Now of course it does not necessarily follow that the same is true of Clause 14(B). But I think the structure of Saleform 2012 leads one to expect that Clauses 13 and 14 will operate in a similar fashion. Clauses 13 and 14 are closely parallel. Delivery and payment are of course the basic duties of a seller and a buyer respectively under a contract for the sale of goods (see ss. 27 and 28 of the Sale of Goods Act 1979), and Clauses 13 and 14 deal with the consequences of non-payment and non-delivery accordingly. And I think one can assume that Saleform 2012 is not intended to be a one-sided form of contract favouring one party over the other, but to operate even-handedly as between Sellers and Buyers; it would not have commended itself to the industry otherwise. In the case of non-payment Clause 13, headed “Buyers’ default”, confers on Sellers, where it applies, both a right to cancel and a right to claim compensation for their losses and all expenses incurred; in the case of non-delivery Clause 14, headed “Sellers’ default”, similarly confers on Buyers, where it applies, a right to cancel and (provided Sellers are in breach of their due diligence obligations) a right to claim compensation for their loss and all expenses. Now they are admittedly not exactly parallel, as Clause 13 contains no equivalent to the requirement in Clause 14(B) that the default be due to proven negligence; but where there is proven negligence (and hence as I have held under Ground 1 a breach of contract by Sellers) the rights to compensation are expressed in similar terms.

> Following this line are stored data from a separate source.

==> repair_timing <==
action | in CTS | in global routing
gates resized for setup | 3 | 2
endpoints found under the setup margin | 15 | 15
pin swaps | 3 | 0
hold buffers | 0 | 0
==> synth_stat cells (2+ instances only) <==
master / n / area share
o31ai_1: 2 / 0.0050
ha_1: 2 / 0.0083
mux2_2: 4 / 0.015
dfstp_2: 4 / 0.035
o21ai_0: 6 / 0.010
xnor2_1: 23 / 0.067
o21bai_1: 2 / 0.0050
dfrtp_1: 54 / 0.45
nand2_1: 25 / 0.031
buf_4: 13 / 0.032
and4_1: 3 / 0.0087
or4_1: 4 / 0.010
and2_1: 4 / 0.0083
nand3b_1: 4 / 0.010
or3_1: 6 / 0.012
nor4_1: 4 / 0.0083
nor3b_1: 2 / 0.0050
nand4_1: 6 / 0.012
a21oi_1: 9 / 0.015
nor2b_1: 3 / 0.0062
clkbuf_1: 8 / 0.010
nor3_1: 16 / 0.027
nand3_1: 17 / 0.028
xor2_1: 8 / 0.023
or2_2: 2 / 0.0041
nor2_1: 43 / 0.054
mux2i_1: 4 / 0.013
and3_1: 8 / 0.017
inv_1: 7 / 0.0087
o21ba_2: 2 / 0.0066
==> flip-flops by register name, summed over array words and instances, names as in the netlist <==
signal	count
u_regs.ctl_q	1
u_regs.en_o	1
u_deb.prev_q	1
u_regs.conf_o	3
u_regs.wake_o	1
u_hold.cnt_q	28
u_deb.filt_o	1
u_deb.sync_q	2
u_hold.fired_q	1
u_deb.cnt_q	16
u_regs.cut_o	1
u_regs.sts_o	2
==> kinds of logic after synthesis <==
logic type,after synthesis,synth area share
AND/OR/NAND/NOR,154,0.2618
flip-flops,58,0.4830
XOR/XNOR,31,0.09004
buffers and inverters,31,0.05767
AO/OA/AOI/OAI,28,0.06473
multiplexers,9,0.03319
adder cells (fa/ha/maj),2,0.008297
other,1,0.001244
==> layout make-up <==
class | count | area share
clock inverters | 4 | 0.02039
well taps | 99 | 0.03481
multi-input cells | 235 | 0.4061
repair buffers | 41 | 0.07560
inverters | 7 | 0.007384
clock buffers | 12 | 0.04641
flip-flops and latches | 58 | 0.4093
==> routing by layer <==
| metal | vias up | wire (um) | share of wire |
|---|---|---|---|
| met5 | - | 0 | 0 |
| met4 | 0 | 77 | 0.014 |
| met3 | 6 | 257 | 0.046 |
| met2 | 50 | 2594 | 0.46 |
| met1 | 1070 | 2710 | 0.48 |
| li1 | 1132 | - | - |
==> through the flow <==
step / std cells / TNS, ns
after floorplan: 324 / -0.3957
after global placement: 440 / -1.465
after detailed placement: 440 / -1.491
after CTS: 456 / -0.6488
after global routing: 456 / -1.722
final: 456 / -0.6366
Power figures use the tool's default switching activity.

One would expect them therefore to have a similar operation.

102.

If this is right, then what Tomlinson LJ says in The Griffon about Clause 13 should also apply to Clause 14. So just as with Clause 13, the benefit of Clause 14 to Buyers is that the ability to call the contract off because Sellers have not given Notice of Readiness by the Cancelling Date “brooks no argument”, unlike the need to characterise Sellers’ conduct as repudiatory, where “the circumstances out of which … repudiation must be spelled are not always clear cut”.

103.

And just as Clause 13 confers on Sellers the right, if they cancel, to claim compensation for their loss including loss of bargain, so I think one would expect Clause 14(B) to confer on Buyers the right, if they cancel and can prove that the non-delivery was due to Sellers’ negligence or lack of due diligence, to claim compensation for their loss including loss of bargain.

104.

Reverting to the question I posed at paragraph 96 above (where Sellers are not in a position to deliver by the Cancelling Date as a result of a breach of their obligation to use reasonable or due diligence, and Buyers cancel, is that a case of non-delivery, or to be equated with a case of non-delivery?), these considerations strongly suggest to my mind that the answer is Yes.

105.

I will have to consider below whether the further arguments raised on this appeal by Mr Wright lead to a different conclusion, but subject to those arguments, I think therefore the better view is that in a case where Sellers have, in breach of contract, failed to exercise due diligence to be ready to deliver by the Cancelling Date, and Buyers have as a result exercised their right to cancel, Buyers can recover compensation under Clause 14(B) for their loss including loss of bargain where the market has risen such the market price at the time of cancellation exceeds the contract price.

106.

The remainder of the Judge’s Judgment is taken up with consideration of certain authorities, which she concludes do not affect her preferred analysis (at [54]-[55]); and with whether her analysis produces an uncommercial result (at [56]-[58]). I will come back to these points below.